29th AMT research cruise sets sail

 

PML scientists are on board a research cruise that will spend six weeks sailing from the UK to Chile, taking samples and measurements along the route to contribute to various scientific projects.

The 29th Atlantic Meridional Transect (AMT) cruise departed Southampton on Sunday 13th October heading for Punta Arenas in Chile. Over the next six weeks, PML researchers will continue observations of biological and chemical processes taking place in surface waters of the Atlantic Ocean that have been made annually for the last 24 years. The team on board are being led by Chief Scientist Dr Giorgio Dall’Olmo and include participants from the UK, Spain, Russia, Portugal, Sweden, Switzerland, India and Venezuela.

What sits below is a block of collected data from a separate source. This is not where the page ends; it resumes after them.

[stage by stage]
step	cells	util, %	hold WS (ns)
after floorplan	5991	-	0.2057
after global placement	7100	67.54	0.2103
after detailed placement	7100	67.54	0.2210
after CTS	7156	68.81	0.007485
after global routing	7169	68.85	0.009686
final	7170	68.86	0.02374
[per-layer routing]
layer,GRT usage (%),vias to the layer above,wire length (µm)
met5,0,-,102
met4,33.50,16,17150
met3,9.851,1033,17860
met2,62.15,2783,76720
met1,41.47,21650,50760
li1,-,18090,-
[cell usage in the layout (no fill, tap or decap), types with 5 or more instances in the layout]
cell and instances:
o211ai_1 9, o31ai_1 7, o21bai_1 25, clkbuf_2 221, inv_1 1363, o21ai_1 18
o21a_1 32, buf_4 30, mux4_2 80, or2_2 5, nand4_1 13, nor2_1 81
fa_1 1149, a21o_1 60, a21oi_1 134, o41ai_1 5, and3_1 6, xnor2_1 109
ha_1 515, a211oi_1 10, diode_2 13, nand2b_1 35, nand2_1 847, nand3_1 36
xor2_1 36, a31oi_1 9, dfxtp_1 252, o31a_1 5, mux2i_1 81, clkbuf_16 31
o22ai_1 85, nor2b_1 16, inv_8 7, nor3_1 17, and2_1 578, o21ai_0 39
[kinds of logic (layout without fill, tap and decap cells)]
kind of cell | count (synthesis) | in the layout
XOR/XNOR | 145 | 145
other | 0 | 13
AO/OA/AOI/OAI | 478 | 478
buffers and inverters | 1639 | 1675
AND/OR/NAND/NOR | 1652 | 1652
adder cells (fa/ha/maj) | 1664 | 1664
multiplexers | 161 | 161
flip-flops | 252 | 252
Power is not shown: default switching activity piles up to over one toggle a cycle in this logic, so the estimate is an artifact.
`src/bsei_pkg.sv`:
```
`timescale 1ns / 1ps
// Shared types, constants and helper functions for the B-spline exposure interpolator.
// Used by bsei_setup, bsei_blend, the top level and the checker.
package bsei_pkg;

    localparam int KNOT_REGS        = 6;
    localparam int MAX_IMAGES_DEF   = 6;
    localparam int SAMPLE_BITS_DEF  = 20;
    localparam int BISECT_STEPS_DEF = 16;

    localparam int TIME_W     = 16;
    localparam int IDX_W      = 3;
    localparam int CFG_ADDR_W = 3;
    localparam int CFG_DATA_W = 16;
    localparam int WGT_W      = 17;

    localparam logic [WGT_W-1:0] ONE_Q16 = 17'h10000;

    // floor(x / 6) == (x * RECIP6) >> RECIP_SHIFT for x < 2^19
    localparam logic signed [21:0] RECIP6      = 22'sd349526;
    localparam int                 RECIP_SHIFT = 21;

    typedef enum logic [CFG_ADDR_W-1:0] {
        CFG_QUERY_TIME  = 3'd0,
        CFG_IMAGE_COUNT = 3'd1,
        CFG_KNOT_0      = 3'd2,
        CFG_KNOT_1      = 3'd3,
        CFG_KNOT_2      = 3'd4,
        CFG_KNOT_3      = 3'd5,
        CFG_KNOT_4      = 3'd6,
        CFG_KNOT_5      = 3'd7
    } t_cfg_reg;

    typedef logic [IDX_W-1:0] t_img_idx;

    typedef struct packed {
        t_img_idx [3:0]              idx;
        logic     [3:0][WGT_W-1:0]   weight;
        logic                        in_range;
    } t_blend_cfg;

    typedef enum logic [2:0] {
        ST_START,
        ST_SEARCH,
        ST_COEF,
        ST_BISECT,
        ST_WEIGHT,
        ST_DONE
    } t_setup_state;

    typedef enum logic [2:0] {
        PH_SQ,
        PH_CU,
        PH_A,
        PH_B,
        PH_C
    } t_bis_phase;

    typedef enum logic [2:0] {
        WP_T2,
        WP_T3,
        WP_U2,
        WP_U3,
        WP_W0,
        WP_W1,
        WP_W2,
        WP_W3
    } t_wgt_phase;

    // Limit a signed image index to 0 .. n-1
    function automatic t_img_idx clamp_index(input logic signed [4:0] v,
                                             input logic [IDX_W-1:0] n);
        logic signed [4:0] hi_lim;
        t_img_idx          r;
        hi_lim = $signed({2'b00, n}) - 5'sd1;
        if (v < 5'sd0) begin
            r = '0;
        end else if (v > hi_lim) begin
            r = hi_lim[IDX_W-1:0];
        end else begin
            r = v[IDX_W-1:0];
        end
        return r;
    endfunction

    // Four images of segment s: clamp(s-2) .. clamp(s+1)
    function automatic logic [3:0][IDX_W-1:0] window_of(input logic [IDX_W-1:0] s,
                                                        input logic [IDX_W-1:0] n);
        logic signed [4:0]        sb;
        logic [3:0][IDX_W-1:0]    w;
        sb   = $signed({2'b00, s});
        w[0] = clamp_index(sb - 5'sd2, n);
        w[1] = clamp_index(sb - 5'sd1, n);
        w[2] = clamp_index(sb, n);
        w[3] = clamp_index(sb + 5'sd1, n);
        return w;
    endfunction

endpackage

```
`src/bsei_setup.sv`:
```
`timescale 1ns / 1ps
// Configuration registers and setup sequencer: segment search, bisection for t, basis weights.
// Depends on bsei_pkg. One shared 22x22 multiplier serves bisection and weight phases.
module bsei_setup #(
    parameter int MAX_IMAGES   = bsei_pkg::MAX_IMAGES_DEF,
    parameter int BISECT_STEPS = bsei_pkg::BISECT_STEPS_DEF
) (
    input  logic                              i_clk,
    input  logic                              i_rst_n,
    input  logic                              i_cfg_we,
    input  logic [bsei_pkg::CFG_ADDR_W-1:0]   i_cfg_idx,
    input  logic [bsei_pkg::CFG_DATA_W-1:0]   i_cfg_data,
    output logic                              o_busy,
    output bsei_pkg::t_blend_cfg              o_blend_cfg
);

    localparam int N_MAX  = (MAX_IMAGES < bsei_pkg::KNOT_REGS) ? MAX_IMAGES
                                                               : bsei_pkg::KNOT_REGS;
    localparam int STEP_W = $clog2(BISECT_STEPS);
    localparam int TW     = bsei_pkg::TIME_W;
    localparam int IW     = bsei_pkg::IDX_W;
    localparam int WW     = bsei_pkg::WGT_W;

    // configuration registers
    logic [TW-1:0] r_query;
    logic [IW-1:0] r_count;
    logic [TW-1:0] r_knot [bsei_pkg::KNOT_REGS];

    // sequencer state
    bsei_pkg::t_setup_state r_state, n_state;
    bsei_pkg::t_bis_phase   r_bph;
    bsei_pkg::t_wgt_phase   r_wph;
    logic                   r_done;
    logic [IW-1:0]          r_seg;
    logic [STEP_W-1:0]      r_step;
    logic [WW-1:0]          r_w [4];
    logic                   r_in_range;

    // working registers
    logic [TW-1:0]          r_win [4];
    logic signed [20:0]     r_coef_a, r_coef_b, r_coef_c, r_dq;
    logic [WW-1:0]          r_lo, r_hi, r_t2, r_t3, r_u2, r_u3;
    logic signed [41:0]     r_acc;

    logic [IW-1:0]          cnt_n, seg_last, rd_addr;
    logic [TW-1:0]          knot_rd, first_t, last_t;
    logic                   q_out, q_first, q_last, hit, last_step;
    logic [18:0]            q6, end6;
    logic [WW-1:0]          mid, u_val;
    logic signed [21:0]     mul_a, mul_b;
    logic signed [43:0]     mul_p;
    logic signed [41:0]     sum_c, dq_q16;
    logic                   below;
    logic signed [21:0]     t2s, t3s, num1, num2, div_in;
    logic signed [20:0]     k0s, k1s, k2s, k3s, qs;

    // ---------------- configuration port ----------------
    always_ff @(posedge i_clk) begin
        if (!i_rst_n) begin
            r_query <= '0;
            r_count <= IW'(2);
            for (int i = 0; i < bsei_pkg::KNOT_REGS; i++) begin
                r_knot[i] <= TW'(i);
            end
        end else if (i_cfg_we) begin
            unique case (bsei_pkg::t_cfg_reg'(i_cfg_idx))
                bsei_pkg::CFG_QUERY_TIME:  r_query <= i_cfg_data[TW-1:0];
                bsei_pkg::CFG_IMAGE_COUNT: r_count <= i_cfg_data[IW-1:0];
                default: r_knot[IW'(i_cfg_idx - bsei_pkg::CFG_KNOT_0)] <= i_cfg_data[TW-1:0];
            endcase
        end
    end

    // ---------------- shared decode ----------------
    always_comb begin
        if (r_count < IW'(2)) begin
            cnt_n = IW'(2);
        end else if (r_count > IW'(N_MAX)) begin
            cnt_n = IW'(N_MAX);
        end else begin
            cnt_n = r_count;
        end
    end

    assign seg_last = cnt_n + IW'(1);
    // addressed read port into the knot registers; knots 0 and 1 are also read directly
    assign rd_addr  = (r_state == bsei_pkg::ST_START) ? (cnt_n - IW'(1))
                    : bsei_pkg::clamp_index($signed({2'b00, r_seg}) + 5'sd2, cnt_n);
    assign knot_rd  = r_knot[rd_addr];
    assign first_t  = r_knot[0];
    assign last_t   = knot_rd;

    assign q_out   = (r_query < first_t) || (r_query > last_t);
    assign q_first = (r_query == first_t);
    assign q_last  = (r_query == last_t);

    assign q6   = 19'(r_query) * 19'd6;
    assign end6 = 19'(r_win[1]) + {1'b0, r_win[2], 2'b00} + 19'(r_win[3]);
    assign hit  = (q6 <= end6);

    assign mid       = WW'((18'(r_lo) + 18'(r_hi)) >> 1);
    assign u_val     = bsei_pkg::ONE_Q16 - r_hi;
    assign last_step = (r_step == STEP_W'(BISECT_STEPS - 1));

    assign k0s = $signed({5'b0, r_win[0]});
    assign k1s = $signed({5'b0, r_win[1]});
    assign k2s = $signed({5'b0, r_win[2]});
    assign k3s = $signed({5'b0, r_win[3]});
    assign qs  = $signed({5'b0, r_query});

    assign t2s  = $signed({5'b0, r_t2});
    assign t3s  = $signed({5'b0, r_t3});
    assign num1 = 22'sd262144 - 22'sd6 * t2s + 22'sd3 * t3s;
    assign num2 = 22'sd65536 + 22'sd3 * $signed({5'b0, r_hi}) + 22'sd3 * t2s - 22'sd3 * t3s;

    always_comb begin
        case (r_wph)
            bsei_pkg::WP_W0: div_in = $signed({5'b0, r_u3});
            bsei_pkg::WP_W1: div_in = (num1 < 22'sd0) ? 22'sd0 : num1;
            bsei_pkg::WP_W2: div_in = (num2 < 22'sd0) ? 22'sd0 : num2;
            default:         div_in = t3s;
        endcase
    end

    // shared multiplier operand selection
    always_comb begin
        mul_a = '0;
        mul_b = '0;
        if (r_state == bsei_pkg::ST_BISECT) begin
            case (r_bph)
                bsei_pkg::PH_SQ: begin
                    mul_a = $signed({5'b0, mid});
                    mul_b = $signed({5'b0, mid});
                end
                bsei_pkg::PH_CU: begin
                    mul_a = t2s;
                    mul_b = $signed({5'b0, mid});
                end
                bsei_pkg::PH_A: begin
                    mul_a = 22'(r_coef_a);
                    mul_b = t3s;
                end
                bsei_pkg::PH_B: begin
                    mul_a = 22'(r_coef_b);
                    mul_b = t2s;
                end
                default: begin
                    mul_a = 22'(r_coef_c);
                    mul_b = $signed({5'b0, mid});
                end
            endcase
        end else if (r_state == bsei_pkg::ST_WEIGHT) begin
            case (r_wph)
                bsei_pkg::WP_T2: begin
                    mul_a = $signed({5'b0, r_hi});
                    mul_b = $signed({5'b0, r_hi});
                end
                bsei_pkg::WP_T3: begin
                    mul_a = t2s;
                    mul_b = $signed({5'b0, r_hi});
                end
                bsei_pkg::WP_U2: begin
                    mul_a = $signed({5'b0, u_val});
                    mul_b = $signed({5'b0, u_val});
                end
                bsei_pkg::WP_U3: begin
                    mul_a = $signed({5'b0, r_u2});
                    mul_b = $signed({5'b0, u_val});
                end
                default: begin
                    mul_a = div_in + 22'sd3;
                    mul_b = bsei_pkg::RECIP6;
                end
            endcase
        end
    end

    assign mul_p  = mul_a * mul_b;
    assign sum_c  = r_acc + 42'(mul_p);
    assign dq_q16 = {{5{r_dq[20]}}, r_dq, 16'b0};
    assign below  = (sum_c < dq_q16);

    // ---------------- state machine ----------------
    always_ff @(posedge i_clk) begin
        if (!i_rst_n) begin
            r_state <= bsei_pkg::ST_START;
            r_done  <= 1'b0;
        end else begin
            r_state <= n_state;
            r_done  <= (n_state == bsei_pkg::ST_DONE);
        end
    end

    always_comb begin
        n_state = r_state;
        unique case (r_state)
            bsei_pkg::ST_START: begin
                if (q_out || q_first || q_last) begin
                    n_state = bsei_pkg::ST_DONE;
                end else begin
                    n_state = bsei_pkg::ST_SEARCH;
                end
            end
            bsei_pkg::ST_SEARCH: begin
                if ((r_seg == seg_last) || hit) begin
                    n_state = bsei_pkg::ST_COEF;
                end
            end
            bsei_pkg::ST_COEF: n_state = bsei_pkg::ST_BISECT;
            bsei_pkg::ST_BISECT: begin
                if ((r_bph == bsei_pkg::PH_C) && last_step) begin
                    n_state = bsei_pkg::ST_WEIGHT;
                end
            end
            bsei_pkg::ST_WEIGHT: begin
                if (r_wph == bsei_pkg::WP_W3) begin
                    n_state = bsei_pkg::ST_DONE;
                end
            end
            bsei_pkg::ST_DONE: n_state = bsei_pkg::ST_DONE;
            default: n_state = bsei_pkg::ST_START;
        endcase
        // any register write restarts the setup
        if (i_cfg_we) begin
            n_state = bsei_pkg::ST_START;
        end
    end

    // ---------------- control registers ----------------
    always_ff @(posedge i_clk) begin
        if (!i_rst_n) begin
            r_seg      <= '0;
            r_step     <= '0;
            r_bph      <= bsei_pkg::PH_SQ;
            r_wph      <= bsei_pkg::WP_T2;
            r_in_range <= 1'b0;
            for (int i = 0; i < 4; i++) begin
                r_w[i] <= '0;
            end
        end else begin
            case (r_state)
                bsei_pkg::ST_START: begin
                    r_seg      <= '0;
                    r_in_range <= !q_out;
                    for (int i = 0; i < 4; i++) begin
                        r_w[i] <= '0;
                    end
                    if (!q_out && q_first) begin
                        r_w[0] <= bsei_pkg::ONE_Q16;
                    end else if (!q_out && q_last) begin
                        r_seg  <= seg_last;
                        r_w[0] <= bsei_pkg::ONE_Q16;
                    end
                end
                bsei_pkg::ST_SEARCH: begin
                    if (!((r_seg == seg_last) || hit)) begin
                        r_seg <= r_seg + IW'(1);
                    end
                end
                bsei_pkg::ST_COEF: begin
                    r_step <= '0;
                    r_bph  <= bsei_pkg::PH_SQ;
                end
                bsei_pkg::ST_BISECT: begin
                    case (r_bph)
                        bsei_pkg::PH_SQ: r_bph <= bsei_pkg::PH_CU;
                        bsei_pkg::PH_CU: r_bph <= bsei_pkg::PH_A;
                        bsei_pkg::PH_A:  r_bph <= bsei_pkg::PH_B;
                        bsei_pkg::PH_B:  r_bph <= bsei_pkg::PH_C;
                        default: begin
                            r_bph  <= bsei_pkg::PH_SQ;
                            r_step <= r_step + STEP_W'(1);
                            r_wph  <= bsei_pkg::WP_T2;
                        end
                    endcase
                end
                bsei_pkg::ST_WEIGHT: begin
                    case (r_wph)
                        bsei_pkg::WP_T2: r_wph <= bsei_pkg::WP_T3;
                        bsei_pkg::WP_T3: r_wph <= bsei_pkg::WP_U2;
                        bsei_pkg::WP_U2: r_wph <= bsei_pkg::WP_U3;
                        bsei_pkg::WP_U3: r_wph <= bsei_pkg::WP_W0;
                        bsei_pkg::WP_W0: begin
                            r_w[0] <= mul_p[bsei_pkg::RECIP_SHIFT +: WW];
                            r_wph  <= bsei_pkg::WP_W1;
                        end
                        bsei_pkg::WP_W1: begin
                            r_w[1] <= mul_p[bsei_pkg::RECIP_SHIFT +: WW];
                            r_wph  <= bsei_pkg::WP_W2;
                        end
                        bsei_pkg::WP_W2: begin
                            r_w[2] <= mul_p[bsei_pkg::RECIP_SHIFT +: WW];
                            r_wph  <= bsei_pkg::WP_W3;
                        end
                        default: begin
                            r_w[3] <= mul_p[bsei_pkg::RECIP_SHIFT +: WW];
                        end
                    endcase
                end
                default: ;
            endcase
        end
    end

    // ---------------- working registers ----------------
    always_ff @(posedge i_clk) begin
        case (r_state)
            bsei_pkg::ST_START: begin
                // window of segment zero
                r_win[0] <= first_t;
                r_win[1] <= first_t;
                r_win[2] <= first_t;
                r_win[3] <= r_knot[1];
            end
            bsei_pkg::ST_SEARCH: begin
                if (!((r_seg == seg_last) || hit)) begin
                    r_win[0] <= r_win[1];
                    r_win[1] <= r_win[2];
                    r_win[2] <= r_win[3];
                    r_win[3] <= knot_rd;
                end
            end
            bsei_pkg::ST_COEF: begin
                r_coef_a <= k3s - k0s + 21'sd3 * (k1s - k2s);
                r_coef_b <= 21'sd3 * k0s - 21'sd6 * k1s + 21'sd3 * k2s;
                r_coef_c <= 21'sd3 * (k2s - k0s);
                r_dq     <= 21'sd6 * qs - (k0s + 21'sd4 * k1s + k2s);
                r_lo     <= '0;
                r_hi     <= bsei_pkg::ONE_Q16;
            end
            bsei_pkg::ST_BISECT: begin
                case (r_bph)
                    bsei_pkg::PH_SQ: r_t2  <= mul_p[16 +: WW];
                    bsei_pkg::PH_CU: r_t3  <= mul_p[16 +: WW];
                    bsei_pkg::PH_A:  r_acc <= 42'(mul_p);
                    bsei_pkg::PH_B:  r_acc <= sum_c;
                    default: begin
                        if (below) begin
                            r_lo <= mid;
                        end else begin
                            r_hi <= mid;
                        end
                    end
                endcase
            end
            bsei_pkg::ST_WEIGHT: begin
                case (r_wph)
                    bsei_pkg::WP_T2: r_t2 <= mul_p[16 +: WW];
                    bsei_pkg::WP_T3: r_t3 <= mul_p[16 +: WW];
                    bsei_pkg::WP_U2: r_u2 <= mul_p[16 +: WW];
                    bsei_pkg::WP_U3: r_u3 <= mul_p[16 +: WW];
                    default: ;
                endcase
            end
            default: ;
        endcase
    end

    assign o_busy = !r_done;

    always_comb begin
        o_blend_cfg.idx      = bsei_pkg::window_of(r_seg, cnt_n);
        o_blend_cfg.in_range = r_in_range;
        for (int i = 0; i < 4; i++) begin
            o_blend_cfg.weight[i] = r_w[i];
        end
    end

endmodule

```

AMT is an interdisciplinary scientific programme, funded by the Natural Environment Research Council's National Capability, undertaking biological, chemical and physical oceanographic research during an annual voyage between the UK and destinations in the South Atlantic. This journey crosses a range of marine ecosystems from sub-polar to tropical and from shelf seas and upwelling systems to mid-ocean gyres.

During this expedition the team will be reporting back to the European Space Agency (ESA) to validate measurements made by their state-of-the-art satellites; will be reporting on long-term trends in biodiversity and CO2 concentrations of the water and atmosphere; and will investigate the impact of Saharan dust on biological processes in the North Atlantic.

Dr Andy Rees, PML Senior Scientist and AMT Principal Investigator, said: "Not only has AMT delivered sustained observations of ocean processes over approximately 100°latitude for over two decades but also provides the unique opportunity for researchers to access the infrequently sampled waters of the North and South Atlantic Ocean."